=== YOUR OBJECTIVE ===
From the entries, copy out every line in which the word "left" is found.

=== THE DATA ===
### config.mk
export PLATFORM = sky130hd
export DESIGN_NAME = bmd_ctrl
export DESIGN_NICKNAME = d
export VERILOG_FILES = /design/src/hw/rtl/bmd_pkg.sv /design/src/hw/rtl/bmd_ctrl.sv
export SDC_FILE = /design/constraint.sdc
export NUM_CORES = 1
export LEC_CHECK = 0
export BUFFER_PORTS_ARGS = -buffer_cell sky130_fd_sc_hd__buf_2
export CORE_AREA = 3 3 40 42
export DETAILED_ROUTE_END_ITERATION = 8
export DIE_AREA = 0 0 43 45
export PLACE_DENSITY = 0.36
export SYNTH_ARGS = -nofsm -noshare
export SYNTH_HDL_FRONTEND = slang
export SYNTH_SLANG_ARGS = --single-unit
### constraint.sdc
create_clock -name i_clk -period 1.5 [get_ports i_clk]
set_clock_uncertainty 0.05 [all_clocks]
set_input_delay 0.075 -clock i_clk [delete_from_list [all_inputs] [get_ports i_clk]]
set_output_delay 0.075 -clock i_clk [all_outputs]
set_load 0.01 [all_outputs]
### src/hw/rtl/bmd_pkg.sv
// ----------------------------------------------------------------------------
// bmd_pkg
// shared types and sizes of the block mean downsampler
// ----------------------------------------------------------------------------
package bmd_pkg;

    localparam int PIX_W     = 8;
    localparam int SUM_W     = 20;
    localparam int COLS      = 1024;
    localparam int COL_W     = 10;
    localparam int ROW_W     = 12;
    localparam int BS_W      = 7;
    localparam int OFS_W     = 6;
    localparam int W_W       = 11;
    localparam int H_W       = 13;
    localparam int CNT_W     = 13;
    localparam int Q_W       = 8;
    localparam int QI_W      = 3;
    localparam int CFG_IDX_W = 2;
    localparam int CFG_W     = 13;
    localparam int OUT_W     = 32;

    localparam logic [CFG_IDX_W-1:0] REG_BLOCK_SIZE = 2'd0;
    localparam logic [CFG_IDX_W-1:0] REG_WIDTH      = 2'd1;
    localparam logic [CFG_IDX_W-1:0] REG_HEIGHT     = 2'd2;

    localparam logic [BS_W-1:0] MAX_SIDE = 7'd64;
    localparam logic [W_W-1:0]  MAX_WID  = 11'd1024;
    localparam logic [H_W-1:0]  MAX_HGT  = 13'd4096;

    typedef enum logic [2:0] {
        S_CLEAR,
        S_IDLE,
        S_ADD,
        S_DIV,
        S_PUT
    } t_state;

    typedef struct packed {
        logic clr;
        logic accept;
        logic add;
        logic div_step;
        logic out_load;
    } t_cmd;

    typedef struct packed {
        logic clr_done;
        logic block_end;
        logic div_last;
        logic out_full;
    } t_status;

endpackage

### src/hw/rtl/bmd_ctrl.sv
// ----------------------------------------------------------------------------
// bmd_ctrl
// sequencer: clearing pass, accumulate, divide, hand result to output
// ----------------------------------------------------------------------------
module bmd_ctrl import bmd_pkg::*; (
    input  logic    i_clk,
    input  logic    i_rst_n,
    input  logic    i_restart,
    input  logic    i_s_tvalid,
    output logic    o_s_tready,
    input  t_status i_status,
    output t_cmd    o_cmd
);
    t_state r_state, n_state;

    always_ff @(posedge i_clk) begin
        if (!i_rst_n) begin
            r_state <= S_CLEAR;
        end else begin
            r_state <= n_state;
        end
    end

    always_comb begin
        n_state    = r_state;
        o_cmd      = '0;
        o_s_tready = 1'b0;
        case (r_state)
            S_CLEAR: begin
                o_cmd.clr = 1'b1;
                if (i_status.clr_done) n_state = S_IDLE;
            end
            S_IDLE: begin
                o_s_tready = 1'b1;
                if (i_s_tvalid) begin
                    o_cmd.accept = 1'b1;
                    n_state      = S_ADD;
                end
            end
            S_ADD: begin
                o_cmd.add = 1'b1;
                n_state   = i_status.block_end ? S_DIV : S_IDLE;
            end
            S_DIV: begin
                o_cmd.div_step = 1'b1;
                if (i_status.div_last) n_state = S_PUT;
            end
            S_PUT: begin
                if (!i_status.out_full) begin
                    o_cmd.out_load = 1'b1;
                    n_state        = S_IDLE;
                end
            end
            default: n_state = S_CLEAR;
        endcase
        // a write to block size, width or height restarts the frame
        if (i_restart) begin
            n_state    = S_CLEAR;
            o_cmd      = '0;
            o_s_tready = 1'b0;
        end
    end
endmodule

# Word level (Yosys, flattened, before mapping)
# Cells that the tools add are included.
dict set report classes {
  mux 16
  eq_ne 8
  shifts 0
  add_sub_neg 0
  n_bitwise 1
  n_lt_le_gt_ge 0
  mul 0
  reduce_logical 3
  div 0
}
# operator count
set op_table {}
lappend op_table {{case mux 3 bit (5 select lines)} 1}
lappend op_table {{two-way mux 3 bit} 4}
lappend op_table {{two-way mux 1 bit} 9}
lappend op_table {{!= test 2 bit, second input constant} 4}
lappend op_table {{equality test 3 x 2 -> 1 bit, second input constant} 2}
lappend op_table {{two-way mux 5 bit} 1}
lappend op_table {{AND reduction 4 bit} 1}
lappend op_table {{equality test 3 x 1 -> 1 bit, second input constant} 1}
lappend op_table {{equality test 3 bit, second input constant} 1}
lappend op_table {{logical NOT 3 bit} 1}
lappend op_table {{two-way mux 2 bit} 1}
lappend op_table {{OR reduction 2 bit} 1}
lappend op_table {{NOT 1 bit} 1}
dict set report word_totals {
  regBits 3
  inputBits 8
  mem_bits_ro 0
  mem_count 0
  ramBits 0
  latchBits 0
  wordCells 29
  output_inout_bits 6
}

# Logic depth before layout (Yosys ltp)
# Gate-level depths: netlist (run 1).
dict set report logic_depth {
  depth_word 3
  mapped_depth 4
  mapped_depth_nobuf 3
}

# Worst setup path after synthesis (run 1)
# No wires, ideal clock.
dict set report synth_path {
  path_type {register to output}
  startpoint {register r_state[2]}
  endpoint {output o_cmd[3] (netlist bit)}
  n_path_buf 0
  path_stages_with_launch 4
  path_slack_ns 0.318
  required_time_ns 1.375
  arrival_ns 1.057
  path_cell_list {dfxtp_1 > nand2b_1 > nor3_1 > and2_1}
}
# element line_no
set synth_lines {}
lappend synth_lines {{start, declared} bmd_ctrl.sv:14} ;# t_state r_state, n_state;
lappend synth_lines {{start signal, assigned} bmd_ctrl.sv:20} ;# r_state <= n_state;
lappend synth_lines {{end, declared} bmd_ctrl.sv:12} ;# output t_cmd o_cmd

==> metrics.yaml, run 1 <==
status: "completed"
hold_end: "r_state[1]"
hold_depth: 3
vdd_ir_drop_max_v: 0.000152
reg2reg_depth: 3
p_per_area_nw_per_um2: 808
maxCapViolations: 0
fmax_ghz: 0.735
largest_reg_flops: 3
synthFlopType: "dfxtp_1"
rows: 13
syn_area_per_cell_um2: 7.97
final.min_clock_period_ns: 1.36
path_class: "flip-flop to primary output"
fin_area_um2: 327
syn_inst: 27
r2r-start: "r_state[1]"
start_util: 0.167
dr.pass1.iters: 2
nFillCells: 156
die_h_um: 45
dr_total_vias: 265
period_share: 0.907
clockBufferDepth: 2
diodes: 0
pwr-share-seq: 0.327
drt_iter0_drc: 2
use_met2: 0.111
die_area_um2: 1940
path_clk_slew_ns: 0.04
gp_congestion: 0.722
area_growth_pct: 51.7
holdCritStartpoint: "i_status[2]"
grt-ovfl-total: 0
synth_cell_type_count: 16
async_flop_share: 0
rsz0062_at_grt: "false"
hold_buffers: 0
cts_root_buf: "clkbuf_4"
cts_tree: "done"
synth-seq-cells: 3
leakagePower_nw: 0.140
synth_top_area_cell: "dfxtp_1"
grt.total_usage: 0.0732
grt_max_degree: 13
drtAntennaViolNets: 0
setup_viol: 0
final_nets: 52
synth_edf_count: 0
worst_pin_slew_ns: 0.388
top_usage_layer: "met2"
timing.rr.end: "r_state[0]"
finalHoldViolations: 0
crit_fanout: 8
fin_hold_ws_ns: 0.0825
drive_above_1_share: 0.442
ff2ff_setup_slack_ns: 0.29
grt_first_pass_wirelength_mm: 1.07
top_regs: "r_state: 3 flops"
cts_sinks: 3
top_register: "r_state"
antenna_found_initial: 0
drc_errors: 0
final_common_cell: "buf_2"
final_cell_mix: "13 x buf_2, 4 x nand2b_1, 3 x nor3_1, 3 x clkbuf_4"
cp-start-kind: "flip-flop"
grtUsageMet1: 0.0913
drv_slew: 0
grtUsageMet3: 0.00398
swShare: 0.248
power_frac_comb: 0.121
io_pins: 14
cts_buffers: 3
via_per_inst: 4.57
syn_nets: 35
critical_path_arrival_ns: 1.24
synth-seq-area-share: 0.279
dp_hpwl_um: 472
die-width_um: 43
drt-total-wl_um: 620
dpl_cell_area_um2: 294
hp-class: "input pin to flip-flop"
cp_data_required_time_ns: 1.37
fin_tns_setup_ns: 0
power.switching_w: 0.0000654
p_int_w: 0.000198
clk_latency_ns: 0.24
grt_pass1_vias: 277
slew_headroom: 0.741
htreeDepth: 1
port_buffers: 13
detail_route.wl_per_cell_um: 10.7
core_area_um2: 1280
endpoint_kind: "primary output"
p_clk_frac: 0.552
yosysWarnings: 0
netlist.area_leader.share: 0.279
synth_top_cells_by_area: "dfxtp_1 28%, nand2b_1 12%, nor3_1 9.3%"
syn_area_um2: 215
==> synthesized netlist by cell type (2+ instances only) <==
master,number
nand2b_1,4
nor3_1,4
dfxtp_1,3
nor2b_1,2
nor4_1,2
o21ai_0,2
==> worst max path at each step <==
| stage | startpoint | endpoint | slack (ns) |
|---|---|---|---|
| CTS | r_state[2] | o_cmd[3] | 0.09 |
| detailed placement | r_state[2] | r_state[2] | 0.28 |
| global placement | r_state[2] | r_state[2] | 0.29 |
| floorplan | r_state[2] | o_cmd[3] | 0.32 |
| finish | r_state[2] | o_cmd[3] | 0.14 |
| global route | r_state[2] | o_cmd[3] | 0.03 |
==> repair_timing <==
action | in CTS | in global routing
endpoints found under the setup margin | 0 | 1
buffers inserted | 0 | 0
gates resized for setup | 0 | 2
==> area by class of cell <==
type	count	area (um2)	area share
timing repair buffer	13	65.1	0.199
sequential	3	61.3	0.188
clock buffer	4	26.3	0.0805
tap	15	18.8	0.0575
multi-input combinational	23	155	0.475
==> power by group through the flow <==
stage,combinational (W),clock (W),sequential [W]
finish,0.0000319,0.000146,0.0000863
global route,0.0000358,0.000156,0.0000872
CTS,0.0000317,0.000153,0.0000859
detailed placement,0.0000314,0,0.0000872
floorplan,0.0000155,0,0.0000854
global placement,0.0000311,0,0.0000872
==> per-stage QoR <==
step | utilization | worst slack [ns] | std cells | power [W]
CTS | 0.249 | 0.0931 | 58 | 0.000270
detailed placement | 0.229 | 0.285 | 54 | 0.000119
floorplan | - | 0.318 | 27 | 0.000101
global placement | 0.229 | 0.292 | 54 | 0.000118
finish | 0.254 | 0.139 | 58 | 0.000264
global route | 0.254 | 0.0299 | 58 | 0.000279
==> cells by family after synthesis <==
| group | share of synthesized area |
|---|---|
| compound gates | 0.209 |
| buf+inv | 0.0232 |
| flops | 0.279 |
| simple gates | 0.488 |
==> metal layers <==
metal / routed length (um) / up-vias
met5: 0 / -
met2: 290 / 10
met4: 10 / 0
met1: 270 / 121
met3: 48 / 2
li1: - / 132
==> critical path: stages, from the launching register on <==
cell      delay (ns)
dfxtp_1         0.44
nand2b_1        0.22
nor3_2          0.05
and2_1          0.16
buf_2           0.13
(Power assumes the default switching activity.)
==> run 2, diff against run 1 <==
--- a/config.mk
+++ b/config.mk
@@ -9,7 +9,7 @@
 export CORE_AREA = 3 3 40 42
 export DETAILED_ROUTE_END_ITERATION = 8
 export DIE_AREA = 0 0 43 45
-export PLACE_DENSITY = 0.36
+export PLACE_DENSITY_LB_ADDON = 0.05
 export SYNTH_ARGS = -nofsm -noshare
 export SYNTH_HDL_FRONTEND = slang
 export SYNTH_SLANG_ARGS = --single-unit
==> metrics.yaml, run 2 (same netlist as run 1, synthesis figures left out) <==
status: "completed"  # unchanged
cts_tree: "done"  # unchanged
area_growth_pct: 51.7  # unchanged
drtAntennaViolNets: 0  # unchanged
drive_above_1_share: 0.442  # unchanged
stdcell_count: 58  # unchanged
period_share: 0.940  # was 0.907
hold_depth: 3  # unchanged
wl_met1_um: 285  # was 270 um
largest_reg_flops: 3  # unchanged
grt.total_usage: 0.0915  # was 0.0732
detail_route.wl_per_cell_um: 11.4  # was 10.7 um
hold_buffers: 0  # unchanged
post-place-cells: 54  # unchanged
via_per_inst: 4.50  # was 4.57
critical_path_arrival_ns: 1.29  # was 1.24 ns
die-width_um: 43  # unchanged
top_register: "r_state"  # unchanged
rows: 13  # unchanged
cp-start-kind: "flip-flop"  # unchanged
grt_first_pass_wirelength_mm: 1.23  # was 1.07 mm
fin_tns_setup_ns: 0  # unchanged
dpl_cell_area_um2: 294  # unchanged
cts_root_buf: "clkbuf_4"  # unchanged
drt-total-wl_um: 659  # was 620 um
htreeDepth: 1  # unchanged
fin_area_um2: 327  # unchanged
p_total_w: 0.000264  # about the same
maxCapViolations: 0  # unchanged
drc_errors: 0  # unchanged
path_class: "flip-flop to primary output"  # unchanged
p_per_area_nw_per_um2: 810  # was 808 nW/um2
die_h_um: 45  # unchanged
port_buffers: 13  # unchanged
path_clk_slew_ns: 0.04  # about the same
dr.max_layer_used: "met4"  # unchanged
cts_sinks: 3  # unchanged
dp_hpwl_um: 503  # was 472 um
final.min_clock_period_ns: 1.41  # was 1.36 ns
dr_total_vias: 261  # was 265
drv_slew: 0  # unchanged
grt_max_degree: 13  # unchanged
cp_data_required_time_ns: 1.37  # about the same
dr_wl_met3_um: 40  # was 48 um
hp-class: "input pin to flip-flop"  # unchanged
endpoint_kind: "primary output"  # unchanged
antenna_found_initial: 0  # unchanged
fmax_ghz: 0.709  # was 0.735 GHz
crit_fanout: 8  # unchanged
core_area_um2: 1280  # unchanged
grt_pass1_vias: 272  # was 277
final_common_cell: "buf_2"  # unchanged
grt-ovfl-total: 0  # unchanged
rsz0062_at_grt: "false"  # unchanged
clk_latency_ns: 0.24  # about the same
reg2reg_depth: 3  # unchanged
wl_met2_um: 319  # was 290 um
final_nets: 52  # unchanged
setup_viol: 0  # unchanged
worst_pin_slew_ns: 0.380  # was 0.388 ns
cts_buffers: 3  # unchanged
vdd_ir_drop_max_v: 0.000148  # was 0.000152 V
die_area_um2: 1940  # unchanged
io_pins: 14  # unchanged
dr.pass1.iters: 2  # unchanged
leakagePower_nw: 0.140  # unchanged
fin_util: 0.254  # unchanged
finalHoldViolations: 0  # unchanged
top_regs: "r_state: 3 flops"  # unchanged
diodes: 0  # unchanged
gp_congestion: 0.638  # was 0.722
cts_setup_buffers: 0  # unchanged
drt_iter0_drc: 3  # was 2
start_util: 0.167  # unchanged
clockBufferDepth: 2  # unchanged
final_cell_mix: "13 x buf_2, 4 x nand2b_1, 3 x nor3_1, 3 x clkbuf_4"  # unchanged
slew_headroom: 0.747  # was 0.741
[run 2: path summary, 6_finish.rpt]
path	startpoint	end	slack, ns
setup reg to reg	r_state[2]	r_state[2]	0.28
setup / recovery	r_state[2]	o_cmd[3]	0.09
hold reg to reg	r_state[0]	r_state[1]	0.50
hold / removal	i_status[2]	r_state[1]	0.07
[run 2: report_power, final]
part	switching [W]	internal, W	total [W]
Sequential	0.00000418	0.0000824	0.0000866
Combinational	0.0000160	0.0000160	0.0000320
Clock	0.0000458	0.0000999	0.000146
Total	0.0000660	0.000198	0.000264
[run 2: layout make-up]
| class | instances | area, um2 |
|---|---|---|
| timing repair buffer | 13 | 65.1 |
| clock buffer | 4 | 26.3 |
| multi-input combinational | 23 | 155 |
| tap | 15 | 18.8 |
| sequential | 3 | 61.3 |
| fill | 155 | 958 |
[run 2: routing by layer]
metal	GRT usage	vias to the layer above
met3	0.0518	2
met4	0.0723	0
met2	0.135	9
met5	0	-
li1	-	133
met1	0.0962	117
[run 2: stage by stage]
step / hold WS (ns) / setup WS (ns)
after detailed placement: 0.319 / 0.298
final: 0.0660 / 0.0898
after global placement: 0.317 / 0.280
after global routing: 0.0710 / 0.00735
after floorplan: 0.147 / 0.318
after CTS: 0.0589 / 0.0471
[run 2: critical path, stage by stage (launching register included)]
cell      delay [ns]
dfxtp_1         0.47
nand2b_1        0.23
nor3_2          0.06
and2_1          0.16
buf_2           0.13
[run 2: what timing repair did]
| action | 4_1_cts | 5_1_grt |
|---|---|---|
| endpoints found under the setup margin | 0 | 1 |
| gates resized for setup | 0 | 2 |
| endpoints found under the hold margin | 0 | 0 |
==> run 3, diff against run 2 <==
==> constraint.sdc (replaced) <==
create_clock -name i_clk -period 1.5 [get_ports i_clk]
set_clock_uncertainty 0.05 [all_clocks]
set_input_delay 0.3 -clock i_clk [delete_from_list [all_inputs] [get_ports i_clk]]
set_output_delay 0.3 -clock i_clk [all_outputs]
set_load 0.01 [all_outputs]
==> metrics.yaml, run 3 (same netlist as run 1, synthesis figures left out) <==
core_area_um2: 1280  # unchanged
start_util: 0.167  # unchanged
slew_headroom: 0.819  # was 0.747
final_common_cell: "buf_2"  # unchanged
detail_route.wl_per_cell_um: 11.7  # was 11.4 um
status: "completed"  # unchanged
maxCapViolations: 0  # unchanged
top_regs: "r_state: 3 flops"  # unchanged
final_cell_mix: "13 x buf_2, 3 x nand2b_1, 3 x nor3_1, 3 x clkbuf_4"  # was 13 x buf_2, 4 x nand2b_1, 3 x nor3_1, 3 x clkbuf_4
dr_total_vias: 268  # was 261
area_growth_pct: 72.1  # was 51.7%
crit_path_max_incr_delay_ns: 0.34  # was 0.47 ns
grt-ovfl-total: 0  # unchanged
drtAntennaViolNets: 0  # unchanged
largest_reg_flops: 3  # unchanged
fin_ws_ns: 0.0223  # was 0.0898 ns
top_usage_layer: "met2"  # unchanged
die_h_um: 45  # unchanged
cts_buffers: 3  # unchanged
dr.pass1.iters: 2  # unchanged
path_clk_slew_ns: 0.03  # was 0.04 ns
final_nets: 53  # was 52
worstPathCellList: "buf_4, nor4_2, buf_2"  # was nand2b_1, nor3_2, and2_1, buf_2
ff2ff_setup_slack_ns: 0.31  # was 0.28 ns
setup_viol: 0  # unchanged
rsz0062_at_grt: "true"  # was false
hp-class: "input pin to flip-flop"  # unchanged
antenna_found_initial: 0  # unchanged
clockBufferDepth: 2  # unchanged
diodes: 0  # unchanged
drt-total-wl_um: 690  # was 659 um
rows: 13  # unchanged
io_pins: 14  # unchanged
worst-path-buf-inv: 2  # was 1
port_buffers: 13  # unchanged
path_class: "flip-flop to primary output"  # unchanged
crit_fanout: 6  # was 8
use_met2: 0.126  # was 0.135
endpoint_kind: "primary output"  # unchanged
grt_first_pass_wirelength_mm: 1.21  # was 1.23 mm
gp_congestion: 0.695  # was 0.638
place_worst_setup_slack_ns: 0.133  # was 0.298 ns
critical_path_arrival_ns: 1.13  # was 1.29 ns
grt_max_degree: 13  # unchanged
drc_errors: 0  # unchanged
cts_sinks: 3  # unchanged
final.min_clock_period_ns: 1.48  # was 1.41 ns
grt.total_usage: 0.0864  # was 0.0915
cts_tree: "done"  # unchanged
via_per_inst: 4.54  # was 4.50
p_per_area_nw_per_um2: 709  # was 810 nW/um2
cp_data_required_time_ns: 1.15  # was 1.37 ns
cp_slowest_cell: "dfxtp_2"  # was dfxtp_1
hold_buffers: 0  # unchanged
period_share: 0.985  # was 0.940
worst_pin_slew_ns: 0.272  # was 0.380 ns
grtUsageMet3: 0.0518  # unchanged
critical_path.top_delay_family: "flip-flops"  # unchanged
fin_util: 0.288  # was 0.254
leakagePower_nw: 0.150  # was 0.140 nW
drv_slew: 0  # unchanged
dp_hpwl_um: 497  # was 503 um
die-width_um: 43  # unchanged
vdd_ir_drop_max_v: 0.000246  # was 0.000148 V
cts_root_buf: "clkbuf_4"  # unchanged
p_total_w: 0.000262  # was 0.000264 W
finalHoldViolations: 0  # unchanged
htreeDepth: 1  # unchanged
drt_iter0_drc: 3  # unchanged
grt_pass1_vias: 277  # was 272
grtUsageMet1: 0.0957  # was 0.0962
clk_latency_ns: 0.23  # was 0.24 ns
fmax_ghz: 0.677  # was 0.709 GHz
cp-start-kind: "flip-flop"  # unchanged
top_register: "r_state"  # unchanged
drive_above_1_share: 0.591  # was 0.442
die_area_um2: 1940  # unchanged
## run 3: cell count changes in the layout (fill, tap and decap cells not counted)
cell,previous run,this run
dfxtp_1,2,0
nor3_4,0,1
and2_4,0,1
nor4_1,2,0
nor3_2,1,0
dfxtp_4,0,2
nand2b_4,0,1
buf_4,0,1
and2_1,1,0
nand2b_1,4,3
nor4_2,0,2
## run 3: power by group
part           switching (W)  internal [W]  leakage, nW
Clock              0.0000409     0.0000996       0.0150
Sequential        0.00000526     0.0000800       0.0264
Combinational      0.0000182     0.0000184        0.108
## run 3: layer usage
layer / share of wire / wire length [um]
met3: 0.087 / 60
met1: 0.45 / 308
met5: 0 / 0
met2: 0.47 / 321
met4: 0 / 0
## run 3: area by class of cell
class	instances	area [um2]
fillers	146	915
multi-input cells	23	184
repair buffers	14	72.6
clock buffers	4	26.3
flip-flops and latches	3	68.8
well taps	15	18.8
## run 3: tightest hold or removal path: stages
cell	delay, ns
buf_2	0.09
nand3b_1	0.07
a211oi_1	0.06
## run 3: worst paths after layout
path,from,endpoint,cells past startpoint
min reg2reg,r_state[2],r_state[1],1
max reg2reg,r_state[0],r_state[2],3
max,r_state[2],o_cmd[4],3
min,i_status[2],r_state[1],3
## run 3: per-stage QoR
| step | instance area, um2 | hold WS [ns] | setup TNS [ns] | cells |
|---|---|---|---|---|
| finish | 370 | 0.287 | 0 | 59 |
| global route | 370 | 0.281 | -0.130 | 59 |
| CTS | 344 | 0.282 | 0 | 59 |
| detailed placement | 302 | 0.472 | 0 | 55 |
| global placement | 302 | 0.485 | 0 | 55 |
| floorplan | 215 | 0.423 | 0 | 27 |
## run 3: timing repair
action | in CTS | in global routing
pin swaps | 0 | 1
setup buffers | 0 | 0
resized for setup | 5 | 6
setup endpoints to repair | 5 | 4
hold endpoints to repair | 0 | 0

=== RESPONSE TO THE TASK ===
==> metrics.yaml, run 2 (same netlist as run 1, synthesis figures left out) <==
==> metrics.yaml, run 3 (same netlist as run 1, synthesis figures left out) <==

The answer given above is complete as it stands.